- PACA logo
- São Paulo, São Paulo Brazil

Information
- Type: Private School
- Established: February 1960
- School district: N/A
- Principal: Jannie le Roux
- Head of school: Stephen Meier, Superintendent
- Grades: PK-12
- Enrollment: About 350
- Campus size: 7.6 acres (0.03 km²)
- Campus type: Urban
- Colors: Green, Black, White
- Team name: Warriors
- Website: http://www.paca.com.br

= Pan American Christian Academy =

The Pan American Christian Academy, or PACA, is a Protestant American school in São Paulo, Brazil.
Since 1960, the school provides an American-style of education that is based on a Christian foundation. PACA has served the local and international community of São Paulo, Brazil by offering a college preparatory education. The school has a preschool program, an elementary school, middle school and high school.
The optional dual curriculum prepares students to enter American and Brazilian colleges and universities. Approximately 95% of each year's graduates enroll in colleges and universities in the United States and in Brazil.

Over 340 students from fourteen nationalities are enrolled at PACA. The student body is about 30% Brazilians, 30% Americans, 26% Koreans, and 14% from countries such as India, Nigeria, South Africa, Japan, China, Colombia, and Germany.

==Facilities==
The school possesses 36 thousand square meters of lawns, trees and gardens, as well as a building with classrooms.
The school contains 22 classrooms, science laboratory, library, computer center, learning lab, gymnasium, regulation-size athletic field, outside courts, cafeteria, and a 25-meter swimming pool.

==Accreditation==
Pan American Christian Academy is accredited by the Southern Association of Colleges and Schools, by the Association of Christian Schools International, and by the Brazilian Ministry of Education and Culture. The school is a member of the Association of Christian Schools International, Association of American Schools in South America, and the Association of American Schools of Brazil.

==Organization==
As a non-profit independent school, PACA operates without any financial support from government or non-government organizations. Instead, the school relies on tuition revenue and fund raising activities to operate and grow.
The school is a non-stock, non-profit educational institution registered in Brazil. United States non-profit tax-exempt status for contributions is provided through the PACA Alumni Foundation.

PACA is governed by a School Board composed of evangelical christians and is directed by licensed U.S. administrators.

== Sports ==
PACA is home to the PACA Warriors.
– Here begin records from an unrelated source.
<file path="src/rtl/imm_extend_pipe.sv">
// Two-stage immediate extender: S1 captures mode and instruction bits, S2 forms the
// extended immediate and rotator carry and holds them under a valid/ready handshake.
module imm_extend_pipe #(
   parameter int XLEN     = 32,
   parameter int BR_SHIFT = 2,
   parameter int CNT_W    = 16
) (
   input  logic             clk,
   input  logic             reset,
   input  logic             in_valid,
   output logic             in_ready,
   input  logic [23:0]      Instr,
   input  logic [2:0]       ImmSrc,
   input  logic             flush,
   output logic             out_valid,
   input  logic             out_ready,
   output logic [XLEN-1:0]  ExtImm,
   output logic             ExtCarry,
   output logic             ExtErr,
   output logic [CNT_W-1:0] err_count
);

   logic             s1_valid_q, s1_valid_d;
   logic [2:0]       s1_mode_q, s1_mode_d;
   logic [23:0]      s1_instr_q, s1_instr_d;
   logic             s2_valid_q, s2_valid_d;
   logic [XLEN-1:0]  ext_imm_q, ext_imm_d;
   logic             ext_carry_q, ext_carry_d;
   logic             ext_err_q, ext_err_d;
   logic [CNT_W-1:0] err_count_q, err_count_d;

   logic             accept;
   logic             s2_load;
   logic             out_xfer;
   logic [XLEN-1:0]  imm_calc;
   logic             carry_calc;
   logic             err_calc;
   logic [4:0]       rot_amt;
   logic [63:0]      rot_wide;
   logic [XLEN-1:0]  br_ext;

   assign in_ready = !flush && (!s1_valid_q || !s2_valid_q || out_ready);
   assign accept   = in_valid && in_ready;
   assign s2_load  = s1_valid_q && (!s2_valid_q || out_ready);
   assign out_xfer = s2_valid_q && out_ready;

   assign out_valid = s2_valid_q;
   assign ExtImm    = ext_imm_q;
   assign ExtCarry  = ext_carry_q;
   assign ExtErr    = ext_err_q;
   assign err_count = err_count_q;

   always_comb begin
      imm_calc   = '0;
      carry_calc = 1'b0;
      err_calc   = 1'b0;
      rot_amt    = {s1_instr_q[11:8], 1'b0};
      // Shifting a doubled copy right leaves the 32-bit rotate in the low word.
      rot_wide   = {24'd0, s1_instr_q[7:0], 24'd0, s1_instr_q[7:0]} >> rot_amt;
      br_ext     = {{(XLEN-24){s1_instr_q[23]}}, s1_instr_q} << BR_SHIFT;
      case (s1_mode_q)
         3'b000: begin
            imm_calc[31:0] = rot_wide[31:0];
            carry_calc     = (rot_amt != 5'd0) && rot_wide[31];
         end
         3'b001:  imm_calc = {{(XLEN-12){1'b0}}, s1_instr_q[11:0]};
         3'b010:  imm_calc = br_ext;
         3'b011:  imm_calc = {{(XLEN-8){s1_instr_q[7]}}, s1_instr_q[7:0]};
         3'b100:  imm_calc = {{(XLEN-12){s1_instr_q[11]}}, s1_instr_q[11:0]};
         3'b101:  imm_calc = {{(XLEN-16){1'b0}}, s1_instr_q[19:16], s1_instr_q[11:0]};
         default: err_calc = 1'b1;
      endcase
   end

   always_comb begin
      s1_valid_d  = s1_valid_q;
      s1_mode_d   = s1_mode_q;
      s1_instr_d  = s1_instr_q;
      s2_valid_d  = s2_valid_q;
      ext_imm_d   = ext_imm_q;
      ext_carry_d = ext_carry_q;
      ext_err_d   = ext_err_q;
      err_count_d = err_count_q;
      if (flush) begin
         // Flush wins over any accept or output transfer on this edge.
         s1_valid_d = 1'b0;
         s2_valid_d = 1'b0;
      end else begin
         if (accept) begin
            s1_valid_d = 1'b1;
            s1_mode_d  = ImmSrc;
            s1_instr_d = Instr;
         end else if (s2_load) begin
            s1_valid_d = 1'b0;
         end
         if (s2_load) begin
            s2_valid_d  = 1'b1;
            ext_imm_d   = imm_calc;
            ext_carry_d = carry_calc;
            ext_err_d   = err_calc;
         end else if (out_xfer) begin
            s2_valid_d = 1'b0;
         end
         if (out_xfer && ext_err_q && (err_count_q != {CNT_W{1'b1}})) begin
            err_count_d = err_count_q + CNT_W'(1);
         end
      end
   end

   always_ff @(posedge clk or posedge reset) begin
      if (reset) begin
         s1_valid_q  <= 1'b0;
         s1_mode_q   <= 3'd0;
         s1_instr_q  <= 24'd0;
         s2_valid_q  <= 1'b0;
         ext_imm_q   <= '0;
         ext_carry_q <= 1'b0;
         ext_err_q   <= 1'b0;
         err_count_q <= '0;
      end else begin
         s1_valid_q  <= s1_valid_d;
         s1_mode_q   <= s1_mode_d;
         s1_instr_q  <= s1_instr_d;
         s2_valid_q  <= s2_valid_d;
         ext_imm_q   <= ext_imm_d;
         ext_carry_q <= ext_carry_d;
         ext_err_q   <= ext_err_d;
         err_count_q <= err_count_d;
      end
   end

endmodule
</file>
<file path="config.mk">
export PLATFORM = sky130hd
export DESIGN_NAME = imm_extend_pipe
export DESIGN_NICKNAME = d
export VERILOG_FILES = /design/src/rtl/imm_extend_pipe.sv
export SDC_FILE = /design/constraint.sdc
export NUM_CORES = 1
export LEC_CHECK = 0
export BUFFER_PORTS_ARGS = -buffer_cell sky130_fd_sc_hd__buf_2
export CAP_MARGIN = 20
export CELL_PAD_IN_SITES_DETAIL_PLACEMENT = 2
export CELL_PAD_IN_SITES_GLOBAL_PLACEMENT = 2
export CORE_UTILIZATION = 32
export DETAILED_ROUTE_END_ITERATION = 7
export GPL_ROUTABILITY_DRIVEN = 0
export PLACE_DENSITY_LB_ADDON = 0.1
export SYNTH_ARGS = -nofsm -noshare
export SYNTH_HDL_FRONTEND = slang
export SYNTH_SLANG_ARGS = --single-unit
</file>
<file path="constraint.sdc">
create_clock -name clk -period 2.1 [get_ports clk]
set_input_delay 0.21 -clock clk [delete_from_list [all_inputs] [get_ports clk]]
set_output_delay 0.21 -clock clk [all_outputs]
set_load 0.02 [all_outputs]
</file>
==> results of run 1 <==
## layer usage
layer,up-vias,track usage [%],part of all wire [%]
li1,1690,-,-
met1,1885,28.3,45
met2,91,36.5,49
met3,16,3.63,4.0
met4,0,8.25,1.7
met5,-,0,0
## worst paths after layout
check	start	to	slack, ns
min in group asynchronous	reset	s1_instr_q[18]	0.48
hold reg to reg	ExtImm[2]	ExtImm[2]	0.49
setup reg to reg	s1_mode_q[0]	ExtImm[7]	0.17
setup / recovery	s1_mode_q[0]	ExtImm[7]	0.17
hold / removal	flush	out_valid	0.07
max in group asynchronous	reset	s1_instr_q[8]	1.06
## power groups by stage
stage | clock network (mW) | registers [mW] | logic (mW)
after floorplan | 0 | 2.15 | 0.798
after global placement | 0 | 2.08 | 1.41
after detailed placement | 0 | 2.09 | 1.45
after CTS | 1.82 | 2.07 | 1.46
after global routing | 1.87 | 2.10 | 1.56
final | 1.76 | 2.06 | 1.45
## metrics by stage
| stage | cell area [um2] | worst slack, ns | total power, mW | hold WS (ns) |
|---|---|---|---|---|
| after floorplan | 4270 | 0.198 | 2.94 | 0.276 |
| after global placement | 5000 | 0.149 | 3.50 | 0.308 |
| after detailed placement | 5000 | 0.0775 | 3.54 | 0.311 |
| after CTS | 5350 | 0.0671 | 5.35 | 0.0578 |
| after global routing | 5350 | 0.0432 | 5.53 | 0.0913 |
| final | 5350 | 0.166 | 5.27 | 0.0730 |
## final cells by class
cell class                      count  area [um2]
Fill cell                        1384        7480
Timing Repair Buffer              112         673
Inverter                            5        22.5
Multi-Input combinational cell    278        2120
Tap cell                          172         215
Clock buffer                       12         256
Clock inverter                      4        77.6
Sequential cell                    79        1980
## cell usage in the layout, fill, tap and decap left out, drive strengths merged, types with 8 or more instances in the layout
cell | Yosys | routed
buf | 20 | 111
dfrtp | 79 | 79
mux2 | 35 | 35
nand2 | 32 | 32
a21oi | 22 | 22
nor2 | 19 | 19
a221o | 17 | 17
clkbuf | 7 | 12
nand3 | 10 | 10
xnor2 | 10 | 10
nor2b | 8 | 8
o221ai | 8 | 8
a22oi | 8 | 8
## worst max-delay path, delay by kind of cell (launching register included)
| kind | cells | cell delay [ns] |
|---|---|---|
| flip-flops | 1 | 0.58 |
| AO/OA/AOI/OAI | 2 | 0.39 |
| AND/OR/NAND/NOR | 2 | 0.88 |
## state kept, by name, summed over array words and instances, names as in the netlist
name,cells
out_valid,1
ExtImm,32
s1_valid_q,1
s1_instr_q,24
ExtErr,1
s1_mode_q,3
err_count,16
ExtCarry,1
## logic make-up (layout without fill, tap and decap cells)
| family | after synthesis | in the layout | share of synthesized area [%] |
|---|---|---|---|
| AOI/OAI and AO/OA | 108 | 108 | 20.4 |
| DFF | 79 | 79 | 46.3 |
| and+or+nand+nor | 117 | 117 | 16.0 |
| xor gates and xnor gates | 14 | 14 | 2.87 |
| adders and majority gates | 1 | 1 | 0.293 |
| buffers and inverters | 32 | 133 | 3.93 |
| muxes | 38 | 38 | 10.2 |
## timing repair
item                                   in CTS  in global routing
setup endpoints to repair                   0                  1
endpoints found under the hold margin      22                  0
hold buffers                                1                  0
buffers inserted                            0                  0
gates resized for setup                     0                  1
==> metrics.txt, run 1 <==
# TYPE chip_impl_metric gauge
chip_impl_metric{name="detailed_place_hpwl",unit="um"} 10800
chip_impl_metric{name="number_of_cells_traversed_by_the_worst_register_to_register_path",unit=""} 4
chip_impl_info{name="unrepaired_setup_endpoints_after_global_routing",value="false"} 1
chip_impl_info{name="cts_tree",value="done"} 1
chip_impl_metric{name="clkPwrFrac",unit="%"} 33.5
chip_impl_metric{name="tightest_slew",unit="ns"} 0.587
chip_impl_info{name="slowest_stage",value="sky130_fd_sc_hd__or4_4"} 1
chip_impl_metric{name="synth-async-reset-ratio",unit="%"} 100
chip_impl_metric{name="grt.overflow.total",unit=""} 0
chip_impl_metric{name="final-instance-count-excl-fill",unit=""} 662
chip_impl_metric{name="fin_skew",unit="ns"} 0.00606
chip_impl_metric{name="grt_max_degree",unit=""} 32
chip_impl_metric{name="count_of_unresolved_drc_violations_after_routing",unit=""} 0
chip_impl_info{name="hp-class",value="in2reg"} 1
chip_impl_info{name="critPathLaunchType",value="register"} 1
chip_impl_metric{name="drv_slew",unit=""} 0
chip_impl_metric{name="yosys_warnings",unit=""} 0
chip_impl_metric{name="route.detailed.vias_per_inst",unit=""} 5.56
chip_impl_info{name="outcome",value="finished clean"} 1
chip_impl_metric{name="synth_fp_nets",unit=""} 422
chip_impl_metric{name="switching_share",unit="%"} 33.7
chip_impl_metric{name="finish.utilization",unit="%"} 41.7
chip_impl_metric{name="buffer_ports.inserted",unit=""} 83
chip_impl_info{name="worstPathCellList",value="or4_4 -> nor3_2 -> a222oi_1 -> o221ai_1"} 1
chip_impl_metric{name="post_drt_wl_per_cell",unit="um"} 21.7
chip_impl_metric{name="max-slew-margin-rel",unit="%"} 60.8
chip_impl_info{name="yosys_most_used_dff",value="sky130_fd_sc_hd__dfrtp_1"} 1
chip_impl_info{name="synth.top_cells.by_count",value="sky130_fd_sc_hd__dfrtp_1 (79), sky130_fd_sc_hd__mux2_2 (35), sky130_fd_sc_hd__nand2_1 (31), sky130_fd_sc_hd__a21oi_1 (21), sky130_fd_sc_hd__nor2_1 (19)"} 1
chip_impl_metric{name="number_of_flops_mapped_to_enable_cells_by_yosys",unit=""} 0
chip_impl_metric{name="clk_path_buf_depth",unit=""} 2
chip_impl_metric{name="number_of_placement_rows",unit=""} 41
chip_impl_metric{name="globalRouteTotalUtil",unit="%"} 21.9
chip_impl_metric{name="final_hold_fails",unit=""} 0
chip_impl_metric{name="post_synth_num_cell_types",unit=""} 59
chip_impl_metric{name="first_pass_grt_wire_length",unit="um"} 23200
chip_impl_metric{name="post_synth_inst_count",unit=""} 389
chip_impl_metric{name="power_report.internal_total",unit="mW"} 3.50
chip_impl_metric{name="power.density",unit="nW/um2"} 986
chip_impl_metric{name="floorplan.core_area",unit="um2"} 12800
chip_impl_metric{name="initial_core_util",unit="%"} 33.3
chip_impl_metric{name="share_of_power_burned_in_combinational_logic",unit="%"} 27.4
chip_impl_info{name="clk_root_buffer_cell",value="sky130_fd_sc_hd__clkbuf_16"} 1
chip_impl_metric{name="cts_sinks",unit=""} 79
chip_impl_metric{name="min_period",unit="ns"} 1.93
chip_impl_metric{name="ir_drop",unit="V"} 0.000408
chip_impl_metric{name="clock_slew_seen_by_the_registers_of_the_worst_setup_and_hold_paths",unit="ns"} 0.06
chip_impl_metric{name="synth.ff_latch_count",unit=""} 79
chip_impl_metric{name="synth.yosys.seq_area_share",unit="%"} 46.3
chip_impl_info{name="kind_of_critical_path",value="reg2reg"} 1
chip_impl_metric{name="min_delay_path_depth",unit=""} 2
chip_impl_metric{name="fmax",unit="MHz"} 517
chip_impl_metric{name="final_nets",unit=""} 518
chip_impl_metric{name="share_of_cells_above_drive_strength_1",unit="%"} 36.7
chip_impl_metric{name="cts_made_buffers",unit=""} 9
chip_impl_metric{name="worstPathArrival",unit="ns"} 2.19
chip_impl_metric{name="wl",unit="um"} 14300
chip_impl_metric{name="critical-path-max-stage-delay",unit="ns"} 0.64
chip_impl_metric{name="synthToLayoutAreaGrowth",unit="%"} 25.3
chip_impl_metric{name="setup_viols_final",unit=""} 0
chip_impl_metric{name="detail_route.iter0.violations",unit=""} 221
chip_impl_metric{name="top_level_ports",unit=""} 84
chip_impl_metric{name="synth_area",unit="um2"} 4270
chip_impl_metric{name="setup_tns",unit="ns"} 0
chip_impl_metric{name="timing.max_cap.violations",unit=""} 0
chip_impl_info{name="synthDominantAreaCellType",value="sky130_fd_sc_hd__dfrtp_1"} 1
chip_impl_metric{name="chipWidth",unit="um"} 118
chip_impl_metric{name="dp_cells",unit=""} 645
chip_impl_metric{name="finalCritPeriodShare",unit="%"} 92.1
chip_impl_metric{name="clk_latency",unit="ns"} 0.35
chip_impl_metric{name="chipHeight",unit="um"} 118
chip_impl_info{name="most_instantiated_library_cell_after_synthesis",value="sky130_fd_sc_hd__dfrtp_1"} 1
chip_impl_metric{name="antenna_violating_nets_post_route",unit=""} 0
chip_impl_metric{name="netSwitchingPower",unit="mW"} 1.77
chip_impl_metric{name="number_of_antenna_violations_at_the_first_check_in_global_routing",unit=""} 0
chip_impl_metric{name="worstPathMaxFanout",unit=""} 15
chip_impl_info{name="synth_area_leaders",value="sky130_fd_sc_hd__dfrtp_1 (46%), sky130_fd_sc_hd__mux2_2 (9.2%), sky130_fd_sc_hd__a221o_1 (4.0%), sky130_fd_sc_hd__nand2_1 (2.7%), sky130_fd_sc_hd__a21oi_1 (2.5%)"} 1
chip_impl_info{name="worst_setup_path_end_kind",value="register"} 1
chip_impl_metric{name="synth.top_cell.area_share",unit="%"} 46.3
chip_impl_metric{name="power_leakage",unit="nW"} 2.43
chip_impl_metric{name="drt_pre_antenna_iters",unit=""} 4
chip_impl_metric{name="routed_vias",unit=""} 3682
chip_impl_metric{name="synth_area_per_cell",unit="um2"} 11.0
chip_impl_metric{name="power.sequential.fraction",unit="%"} 39.1
chip_impl_metric{name="die_area",unit="um2"} 13800
chip_impl_metric{name="cts_htree_levels",unit=""} 3
chip_impl_metric{name="worst_ep_required_time",unit="ns"} 2.36
chip_impl_metric{name="insertedDiodeCount",unit=""} 0
chip_impl_metric{name="first_global_vias",unit=""} 4059
Note: power is estimated with default switching activity, not from simulation.
==> run 2, diff against run 1 <==
Settings changed: PLACE_DENSITY_LB_ADDON 0.1 to 0.2.
==> run 2 against run 1 <==
Net effect:
- total power down 3.5%
- first-iteration DRC count up 0.45%
- final area down 1.1%
- clock-buffer cell count unchanged
- register-to-register slack about the same
- die area unchanged
- fmax down 0.18%
- clock power down 9%
- final cell count down 0.45%
- flip-flop and latch count unchanged
- largest cell class unchanged
==> metrics.txt, run 2 (synthesis gave the netlist of run 1 again) <==
# TYPE chip_impl_metric gauge
chip_impl_metric{name="worstPathArrival",unit="ns"} 2.17
chip_impl_info{name="worst_setup_path_end_kind",value="register"} 1
chip_impl_metric{name="setup_slack",unit="ns"} 0.162
chip_impl_metric{name="timing.reg2reg.setup_slack",unit="ns"} 0.16
chip_impl_metric{name="cts_htree_levels",unit=""} 3
chip_impl_metric{name="number_of_antenna_violations_at_the_first_check_in_global_routing",unit=""} 0
chip_impl_metric{name="worstPathMaxFanout",unit=""} 14
chip_impl_metric{name="postCtsSetupRepairBufs",unit=""} 0
chip_impl_metric{name="share_of_cells_above_drive_strength_1",unit="%"} 36.3
chip_impl_metric{name="drv_slew",unit=""} 0
chip_impl_metric{name="post_drt_wl_per_cell",unit="um"} 21.3
chip_impl_metric{name="synthToLayoutAreaGrowth",unit="%"} 23.9
chip_impl_metric{name="route.detailed.vias_per_inst",unit=""} 5.61
chip_impl_metric{name="number_of_placement_rows",unit=""} 41
chip_impl_metric{name="cts_sinks",unit=""} 79
chip_impl_metric{name="power_leakage",unit="nW"} 2.40
chip_impl_metric{name="globalRouteTotalUtil",unit="%"} 21.4
chip_impl_metric{name="initial_core_util",unit="%"} 33.3
chip_impl_info{name="unrepaired_setup_endpoints_after_global_routing",value="false"} 1
chip_impl_metric{name="count_of_unresolved_drc_violations_after_routing",unit=""} 0
chip_impl_metric{name="power_report.internal_total",unit="mW"} 3.35
chip_impl_metric{name="setup_tns",unit="ns"} 0
chip_impl_info{name="most-common-layout-cells",value="sky130_fd_sc_hd__buf_2 (83), sky130_fd_sc_hd__dfrtp_1 (79), sky130_fd_sc_hd__mux2_2 (35)"} 1
chip_impl_metric{name="totalPowerFinal",unit="mW"} 5.09
chip_impl_metric{name="die_area",unit="um2"} 13800
chip_impl_metric{name="clock_slew_seen_by_the_registers_of_the_worst_setup_and_hold_paths",unit="ns"} 0.06
chip_impl_info{name="critPathLaunchType",value="register"} 1
chip_impl_info{name="hp-class",value="in2reg"} 1
chip_impl_metric{name="largest_register_ffs",unit=""} 32
chip_impl_metric{name="setup_viols_final",unit=""} 0
chip_impl_metric{name="first_global_vias",unit=""} 4033
chip_impl_metric{name="cts_made_buffers",unit=""} 9
chip_impl_info{name="kind_of_critical_path",value="reg2reg"} 1
chip_impl_metric{name="insertedDiodeCount",unit=""} 0
chip_impl_metric{name="first_pass_grt_wire_length",unit="um"} 22700
chip_impl_metric{name="clk_path_buf_depth",unit=""} 2
chip_impl_metric{name="top_level_ports",unit=""} 84
chip_impl_metric{name="share_of_power_burned_in_combinational_logic",unit="%"} 28.2
chip_impl_metric{name="final_nets",unit=""} 516
chip_impl_metric{name="floorplan.core_area",unit="um2"} 12800
chip_impl_metric{name="antenna_violating_nets_post_route",unit=""} 0
chip_impl_metric{name="detail_route.iter0.violations",unit=""} 222
chip_impl_metric{name="timing.max_cap.violations",unit=""} 0
chip_impl_info{name="final_common_cell",value="sky130_fd_sc_hd__buf_2"} 1
chip_impl_metric{name="switching_share",unit="%"} 34.2
chip_impl_metric{name="power.density",unit="nW/um2"} 962
chip_impl_metric{name="netSwitchingPower",unit="mW"} 1.74
chip_impl_metric{name="finalCritPeriodShare",unit="%"} 92.3
chip_impl_metric{name="ir_drop",unit="V"} 0.000612
chip_impl_metric{name="final_hold_fails",unit=""} 0
chip_impl_metric{name="fillCellCount",unit=""} 1415
chip_impl_metric{name="max-slew-margin-rel",unit="%"} 62.3
chip_impl_metric{name="grt_max_degree",unit=""} 34
chip_impl_info{name="outcome",value="finished clean"} 1
chip_impl_metric{name="detailed_place_hpwl",unit="um"} 10500
chip_impl_metric{name="tightest_slew",unit="ns"} 0.564
chip_impl_metric{name="clk_latency",unit="ns"} 0.35
chip_impl_metric{name="finish.utilization",unit="%"} 41.2
chip_impl_info{name="cts_tree",value="done"} 1
chip_impl_info{name="clk_root_buffer_cell",value="sky130_fd_sc_hd__clkbuf_16"} 1
chip_impl_metric{name="chipHeight",unit="um"} 118
chip_impl_metric{name="wl",unit="um"} 14100
chip_impl_metric{name="fmax",unit="MHz"} 516
chip_impl_metric{name="power.sequential.fraction",unit="%"} 40.3
chip_impl_metric{name="number_of_cells_traversed_by_the_worst_register_to_register_path",unit=""} 4
chip_impl_metric{name="fin_skew",unit="ns"} 0.0105
chip_impl_metric{name="drt_pre_antenna_iters",unit=""} 4
chip_impl_metric{name="chipWidth",unit="um"} 118
chip_impl_metric{name="buffer_ports.inserted",unit=""} 83
chip_impl_metric{name="worst_ep_required_time",unit="ns"} 2.33
chip_impl_metric{name="min_period",unit="ns"} 1.94
chip_impl_metric{name="min_delay_path_depth",unit=""} 2
chip_impl_metric{name="clkPwrFrac",unit="%"} 31.6
chip_impl_metric{name="routed_vias",unit=""} 3699
chip_impl_metric{name="dpl_worst_slack",unit="ns"} 0.122
chip_impl_metric{name="grt.overflow.total",unit=""} 0
run 2: through the flow:
stage	cell area [um2]	hold slack, ns	instances
5_1_grt	5290	0.0787	659
2_1_floorplan	4270	0.276	389
3_5_place_dp	4970	0.244	643
6_report	5290	0.0657	659
3_3_place_gp	4970	0.243	643
4_1_cts	5280	0.0549	659
run 2: final cells by class:
cell class / count / area, um2 / area share (%)
tap: 172 / 215 / 4.07
timing repair buffer: 110 / 646 / 12.2
multi-input combinational: 278 / 2130 / 40.3
inverter: 5 / 22.5 / 0.426
sequential: 79 / 1980 / 37.4
clock buffer: 12 / 256 / 4.85
clock inverter: 3 / 42.5 / 0.804
run 2: final timing paths:
path                                    from         end
worst min-delay path                   flush   out_valid
worst max register to register  s1_mode_q[1]  ExtImm[13]
worst max-delay path            s1_mode_q[1]  ExtImm[13]
max in group asynchronous              reset  ExtImm[12]
worst min register to register     ExtImm[8]   ExtImm[8]
min in group asynchronous              reset  ExtImm[14]
run 2: critical path, cell delays in order (launching register included):
cell	delay [ns]
sky130_fd_sc_hd__dfrtp_1	0.64
sky130_fd_sc_hd__and2b_1	0.41
sky130_fd_sc_hd__o21ai_0	0.35
sky130_fd_sc_hd__a21oi_1	0.15
sky130_fd_sc_hd__a221o_1	0.28
run 2: metal layers:
layer / part of all wire (%) / track usage (%)
met2: 50 / 35.8
met5: 0 / 0
met3: 4.7 / 4.89
met1: 44 / 27.0
met4: 1.7 / 7.69
run 2: power by group through the flow:
stage               Clock [mW]  Combinational (mW)  Sequential [mW]
finish                    1.61                1.43             2.05
global route              1.71                1.55             2.09
CTS                       1.65                1.44             2.05
detailed placement           0                1.43             2.08
global placement             0                1.39             2.07
floorplan                    0               0.798             2.15
run 2: repair_timing:
action                                 4_1_cts  5_1_grt
hold buffers                                 1        0
setup endpoints to repair                    0        1
endpoints found under the hold margin       14        0
gates resized for setup                      0        1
They divide into Varsity (ages 15 up) and Junior Varsity teams (Middle School students), in a range of sports, such as football, futsal, basketball, and softball. They compete in the SPHSL (São Paulo High School League) which comprises five schools: St Paul's School, Associação Escola Graduada de São Paulo (Graded), Escola Maria Imaculada (Chapel School), EAC Campinas (American School of Campinas), and Pan American Christian Academy.